11. The on-vehicle radio wave radar apparatus according to claim 7, wherein the cross section of said slit plate, the normal of which corresponds to the longitudinal direction of said slits is curved or folded or made to protrude in the thickness direction.

12. The on-vehicle radio wave radar apparatus according to claim 1, wherein said slit plate is made up of a flexible substrate.

13. The on-vehicle radio wave radar apparatus according to claim 7, wherein said slit plate is made up of a flexible substrate.

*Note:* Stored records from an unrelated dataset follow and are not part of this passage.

Design bicubic, start of the top module:
module bicubic(clk, rst, act, in, out_0, out_1, out_2, out_3);
For scale: about 830 flip-flops, ~43 I/O pins, roughly 52,000 um^2 of cells after synthesis.
Settings: LEC_CHECK=0, ABC_AREA=1, CAP_MARGIN=5, CELL_PAD_IN_SITES_DETAIL_PLACEMENT=0, CELL_PAD_IN_SITES_GLOBAL_PLACEMENT=0, CORE_ASPECT_RATIO=0.72, CORE_MARGIN=2, CORE_UTILIZATION=72, CTS_CLUSTER_SIZE=80, MAX_ROUTING_LAYER=met4, SETUP_SLACK_MARGIN=-0.05, SLEW_MARGIN=20, TNS_END_PERCENT=15; clock period 4.77 ns.
run.sh (not shown) runs the stock make flow with config.mk's settings and CLKGATE_MAP_FILE=.
The starting point never finished: it broke off in global routing.
Change:
--- a/flow/config.mk
+++ b/flow/config.mk
@@ -7,5 +7,5 @@
 export LEC_CHECK = 0
 export ABC_AREA = 1
-export CAP_MARGIN = 5
+export CAP_MARGIN = 20
 export CELL_PAD_IN_SITES_DETAIL_PLACEMENT = 0
 export CELL_PAD_IN_SITES_GLOBAL_PLACEMENT = 0
@@ -15,4 +15,5 @@
 export CTS_CLUSTER_SIZE = 80
 export MAX_ROUTING_LAYER = met4
+export PLACE_DENSITY_LB_ADDON = 0.02
 export SETUP_SLACK_MARGIN = -0.05
 export SLEW_MARGIN = 20
==> flow/constraint.sdc (replaced) <==
create_clock -name core_clock -period 5.19 [get_ports {clk}]
set_input_delay 1.0380 -clock core_clock [delete_from_list [all_inputs] [get_ports {clk}]]
set_output_delay 1.0380 -clock core_clock [all_outputs]
set_load 0.01 [all_outputs]
=> This time the run produced a layout that fails on negative setup slack. Synthesized area does not change. Die size stays the same. Synthesized cell count is unchanged.
Change:
==> flow/config.mk (replaced) <==
export PLATFORM = sky130hd
export DESIGN_NAME = bicubic
export DESIGN_NICKNAME = bicubic
export VERILOG_FILES = /design/flow/design.v
export SDC_FILE = /design/flow/constraint.sdc
export NUM_CORES = 4
export LEC_CHECK = 0
export ABC_AREA = 1
export CAP_MARGIN = 20
export CORE_MARGIN = 2
export CORE_UTILIZATION = 72
export CTS_CLUSTER_DIAMETER = 395
export SLEW_MARGIN = 20
==> flow/constraint.sdc (replaced) <==
create_clock -name core_clock -period 2.58 [get_ports {clk}]
set_input_delay 0.5160 -clock core_clock [delete_from_list [all_inputs] [get_ports {clk}]]
set_output_delay 0.5160 -clock core_clock [all_outputs]
set_load 0.01 [all_outputs]
With this change the flow stopped in clock tree synthesis on DPL-0038.
Die size hardly moves.
Synthesized cell count is unchanged.
Area after synthesis does not change.
Change:
--- a/flow/config.mk
+++ b/flow/config.mk
@@ -11,3 +11,6 @@
 export CORE_UTILIZATION = 72
 export CTS_CLUSTER_DIAMETER = 395
+export CTS_CLUSTER_SIZE = 94
+export SETUP_SLACK_MARGIN = 0.42
 export SLEW_MARGIN = 20
+export TNS_END_PERCENT = 5
==> flow/constraint.sdc (replaced) <==
create_clock -name core_clock -period 2.5 [get_ports {clk}]
set_input_delay 0.5000 -clock core_clock [delete_from_list [all_inputs] [get_ports {clk}]]
set_output_delay 0.5000 -clock core_clock [all_outputs]
set_load 0.01 [all_outputs]
The new run stopped in global routing (GRT-0116).
Synthesized cell count is unchanged.
Die area is unchanged.
Synthesized area does not change.
## red
==> flow/design.v (excerpt) <==
module cordic_pipeline(clk, x0, y0, z0, out_x, out_y, out_z);
make LEC_CHECK=0 CAP_MARGIN=20 CORE_MARGIN=2 CORE_UTILIZATION=23 SLEW_MARGIN=20 finish   # period 3.82 ns
run.sh (not shown) runs the stock make flow with config.mk's settings and CLKGATE_MAP_FILE=.
Input changes introduced in blue (baseline for comparison: red):
- SETUP_SLACK_MARGIN now 0.39, previously not set
- CELL_PAD_IN_SITES_GLOBAL_PLACEMENT now 2, previously not set
- CORE_UTILIZATION now 31, was 23
- CTS_CLUSTER_DIAMETER now 184, previously not set
- GPL_ROUTABILITY_DRIVEN now 0, previously not set
- CORE_MARGIN now 9, was 2
- PLACE_DENSITY_LB_ADDON now 0.17, previously not set
- the clock period (ns, I/O delays scaled along) now 4.0, was 3.82
==> results <==
[compare] base=red new=blue: synthesized cell count flat; global-route met2 utilization up 8.0 points; cell area after layout flat. Relative to red, the global-route wire length before repair of blue is higher by about 20%. Between blue and red, the hold slack figures differ only marginally. Reported for red and blue, setup TNS after final layout turned out identical to the last digit.


run A:
Starting RTL as in the previous note.
make LEC_CHECK=0 CAP_MARGIN=20 CORE_MARGIN=2 CORE_UTILIZATION=40 GPL_ROUTABILITY_DRIVEN=0 SLEW_MARGIN=20 TNS_END_PERCENT=5 finish   # period 4.0 ns
Run A was carried through to the last stage, and its layout satisfied the timing, DRC and antenna checks.
Input changes introduced in run B (baseline for comparison: run A):
diff --git a/flow/config.mk b/flow/config.mk
--- a/flow/config.mk
+++ b/flow/config.mk
@@ -6,8 +6,10 @@
 export NUM_CORES = 4
 export LEC_CHECK = 0
+export ABC_AREA = 0
 export CAP_MARGIN = 20
 export CORE_MARGIN = 2
-export CORE_UTILIZATION = 40
-export GPL_ROUTABILITY_DRIVEN = 0
+export CORE_UTILIZATION = 72
+export CTS_CLUSTER_DIAMETER = 400
+export CTS_CLUSTER_SIZE = 100
+export PLACE_DENSITY = 0.8
 export SLEW_MARGIN = 20
-export TNS_END_PERCENT = 5
==> flow/constraint.sdc <==
create_clock -name core_clock -period 2.62 [get_ports {clk}]
set_input_delay 0.5240 -clock core_clock [delete_from_list [all_inputs] [get_ports {clk}]]
set_output_delay 0.5240 -clock core_clock [all_outputs]
set_load 0.01 [all_outputs]
==> results <==
- Run B: it failed during global routing, and the tool reported DPL-0038.
- Taking run A as the reference, in run B total core area went down 49000 um^2, TritonCTS buffer count fell 57, overall die height went down 25%.
- Die: run B smaller than run A
- Summary of run B over run A: depth of the CTS H-tree down 2, post-detailed-placement half-perimeter wirelength saw an increase, total instance count after detailed placement shows an increase of 71, effective utilization at floorplan climbed 32 points.
Here is what was changed in the inputs of run C compared with run B.
==> flow/config.mk <==
export PLATFORM = sky130hd
export DESIGN_NAME = cordic_pipeline
export DESIGN_NICKNAME = cordic_pipeline
export VERILOG_FILES = /design/flow/design.v
export SDC_FILE = /design/flow/constraint.sdc
export NUM_CORES = 4
export LEC_CHECK = 0
export CAP_MARGIN = 20
export CORE_MARGIN = 2
export CORE_UTILIZATION = 60
export SLEW_MARGIN = 20
==> flow/constraint.sdc <==
create_clock -name core_clock -period 2.16 [get_ports {clk}]
set_input_delay 0.4320 -clock core_clock [delete_from_list [all_inputs] [get_ports {clk}]]
set_output_delay 0.4320 -clock core_clock [all_outputs]
set_load 0.01 [all_outputs]
Results
Every stage of run C finished as expected; the final checks, on the other hand, flagged setup timing, which means the layout fails. Number of clock buffers inserted by TritonCTS (higher): run C. The run showing the smaller overall die width is run B. From run C to run B, compound-cell area share of the yosys netlist did not move at all.
Edits applied to the flow inputs when going from run C to run D:
diff --git a/flow/config.mk b/flow/config.mk
--- a/flow/config.mk
+++ b/flow/config.mk
@@ -8,4 +8,4 @@
 export CAP_MARGIN = 20
 export CORE_MARGIN = 2
-export CORE_UTILIZATION = 60
+export CORE_UTILIZATION = 40
 export SLEW_MARGIN = 20
==> flow/constraint.sdc <==
create_clock -name core_clock -period 4.0 [get_ports {clk}]
set_input_delay 0.8000 -clock core_clock [delete_from_list [all_inputs] [get_ports {clk}]]
set_output_delay 0.8000 -clock core_clock [all_outputs]
set_load 0.01 [all_outputs]
### Flow results
- Having completed the whole flow, run D delivered a layout that passed the timing, DRC and antenna checks.
- Run D ended up with a lower met1 usage than run C did.
- Routed wire length down 47000 um in run D wrt run C
- Cells: run D has fewer instances than run C
- Worst-case setup margin in the final layout: run D > run C
- Run D ended up with sky130_fd_sc_hd__clkdlybuf4s50_1 as its standard cell with the maximum stage delay on the critical path; run C ended up with sky130_fd_sc_hd__fa_1.
- Tapcell count in run D is 529 above run C.
What run E does differently from run D at the input level:
diff --git a/flow/config.mk b/flow/config.mk
--- a/flow/config.mk
+++ b/flow/config.mk
@@ -7,5 +7,10 @@
 export LEC_CHECK = 0
 export CAP_MARGIN = 20
+export CORE_ASPECT_RATIO = 0.5
 export CORE_MARGIN = 2
-export CORE_UTILIZATION = 40
+export CORE_UTILIZATION = 69
+export CTS_CLUSTER_DIAMETER = 370
+export CTS_CLUSTER_SIZE = 49
+export PLACE_DENSITY_LB_ADDON = 0.0
+export SETUP_SLACK_MARGIN = 0.63
 export SLEW_MARGIN = 20
==> flow/constraint.sdc <==
create_clock -name core_clock -period 2.16 [get_ports {clk}]
set_input_delay 0.4320 -clock core_clock [delete_from_list [all_inputs] [get_ports {clk}]]
set_output_delay 0.4320 -clock core_clock [all_outputs]
set_load 0.01 [all_outputs]
==> results <==
Status: run E FAILED at clock tree synthesis (tool error). Measured against each other, run D and run E differ in routability congestion estimate from global placement, the higher figure coming from run E. Cmp run D and run E / width of the chip / higher: run E. In run E relative to run D, area of the die had gone down by more than a quarter.
diff inputs: run E => run F
==> flow/config.mk <==
export PLATFORM = sky130hd
export DESIGN_NAME = cordic_pipeline
export DESIGN_NICKNAME = cordic_pipeline
export VERILOG_FILES = /design/flow/design.v
export SDC_FILE = /design/flow/constraint.sdc
export NUM_CORES = 4
export LEC_CHECK = 0
export CAP_MARGIN = 20
export CORE_MARGIN = 2
export CORE_UTILIZATION = 40
export SLEW_MARGIN = 20
==> flow/constraint.sdc <==
create_clock -name core_clock -period 3.82 [get_ports {clk}]
set_input_delay 0.7640 -clock core_clock [delete_from_list [all_inputs] [get_ports {clk}]]
set_output_delay 0.7640 -clock core_clock [all_outputs]
set_load 0.01 [all_outputs]
### Flow results
Of run E and run F, the run reporting the higher instance area after placement was run E. Run F against run E: die area +71%; width of the die saw a decrease; die extent in y went up 150 um; pre-placement core utilization dropped 30 points. Compare run E and run F | number of rows created at floorplan higher: run F. The flow did not stop early for run F: all stages ran, and the layout cleared the timing, DRC and antenna checks.
== garnet ==
## cardinal_router
module cardinal_router 
#(
    parameter PACKET_SIZE = 64
)
(
    input clk, reset,                     
    output polarity,
    input cwsi,                          
    output cwri,                         
    input [PACKET_SIZE - 1:0] cwdi,      
    input ccwsi,                         
    output ccwri,                        
    input [PACKET_SIZE - 1:0] ccwdi,     
    input pesi,                          
    output peri,                         
    input [PACKET_SIZE - 1:0] pedi,      
    output cwso,                         
    input cwro,                          
    output [PACKET_SIZE - 1:0] cwdo,     
    output ccwso,                        
    input ccwro,                         
    output [PACKET_SIZE - 1:0] ccwdo,    
    output peso,                         
    input pero,                          
    output [PACKET_SIZE - 1:0] pedo      
);
Size in the first run: roughly 5700 cells after synthesis, about 780 flip-flops, roughly 400 I/O pins, roughly 36000 um2 of cells after synthesis.
clock: 6.22 ns
lec_check: 0
abc_area: 1
cap_margin: 20
cell_pad_in_sites_detail_placement: 2
cell_pad_in_sites_global_placement: 2
core_aspect_ratio: 1.39
core_margin: 6
core_utilization: 40
cts_cluster_size: 66
hold_slack_margin: 0.15
min_routing_layer: met2
place_density_lb_addon: 0.25
setup_slack_margin: 0.08
slew_margin: 25
tns_end_percent: 65
run.sh (not shown) runs the stock make flow with config.mk's settings and CLKGATE_MAP_FILE=.
Status(garnet) = ERROR, stage = clock tree synthesis
> inputs changed (garnet -> nickel)
Settings: HOLD_SLACK_MARGIN: 0.15 -> 0.07; CTS_CLUSTER_SIZE: 66 -> unset; PLACE_DENSITY_LB_ADDON: 0.25 -> unset; ABC_AREA: 1 -> unset; CORE_ASPECT_RATIO: 1.39 -> unset; CELL_PAD_IN_SITES_DETAIL_PLACEMENT: 2 -> unset; SETUP_SLACK_MARGIN: 0.08 -> unset; CORE_MARGIN: 6 -> 2; MIN_ROUTING_LAYER: met2 -> unset; TNS_END_PERCENT: 65 -> unset; GPL_TIMING_DRIVEN: unset -> 0; CELL_PAD_IN_SITES_GLOBAL_PLACEMENT: 2 -> unset; SLEW_MARGIN: 25 -> 20; the clock period (ns, I/O delays scaled along): 6.22 -> 4.0.
[summary]
- nickel: complete, dirty (setup timing)
- garnet vs nickel, largest combinational cell category by area: simple AND/OR/NAND/NOR gates vs multiplexers
- Die: nickel smaller than garnet
- Post-synthesis chip area from yosys was higher in the run labelled garnet.
- Relative to garnet, cell count after placement decreased by about 26% in nickel.
v54:
Design master_ahb, start of the top module:
module master_ahb(
  input  logic        clk_master,
  input  logic        rst_master,
  input  logic        HREADY,          
  input  logic [31:0] HRDATA,          
  input  logic [31:0] data_top,
  input  logic        write_top,       
  input  logic [3:0]  beat_length,     
  input  logic        enb,             
  input  logic [31:0] addr_top,
  input  logic        wrap_enb,        
  output logic [31:0] HADDR,
  output logic        HWRITE,
  output logic [2:0]  HSIZE,
  output logic [31:0] HWDATA,
  output logic [2:0]  HBURST,
  output logic [1:0]  HTRANS,
  output logic fifo_empty,
  output logic fifo_full
);
Size: about 600 flip-flops, about 180 I/O pins.
clock: 2.13 ns
lec_check: 0
cap_margin: 0
cell_pad_in_sites_detail_placement: 0
core_margin: 2
core_utilization: 66
max_routing_layer: met5
setup_slack_margin: -0.12
slew_margin: 30
tns_end_percent: 100
run.sh (not shown) runs the stock make flow with config.mk's settings and CLKGATE_MAP_FILE=.
Finished, but not clean: v54, with negative setup slack.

14. A vehicle control system mounted in a moving body for detecting at least one of an azimuth of a target, relative distance from the moving body and relative velocity, comprising:

a radar apparatus including an antenna having one or a plurality of radiation elements which radiate a linearly polarized wave, a slit plate provided with a plurality of slits arranged in front of said antenna surface and a foamed material provided between said antenna and said slit plate;

an oscillator which outputs a signal for transmitting a radar wave from said antenna; and

a signal processing section which receives said transmitted radar wave reflected by said target and reflected by said antenna and detects at least one of an azimuth of said target, velocity or distance,

wherein vehicle control is performed by displaying said detection result detected or using for control of said vehicle.

15. The vehicle control system according to claim 14, wherein said vehicle control is adaptive cruise control or collision avoidance control.

16. The vehicle control system according to claim 14, wherein said vehicle control is engine control, braking control or steering control.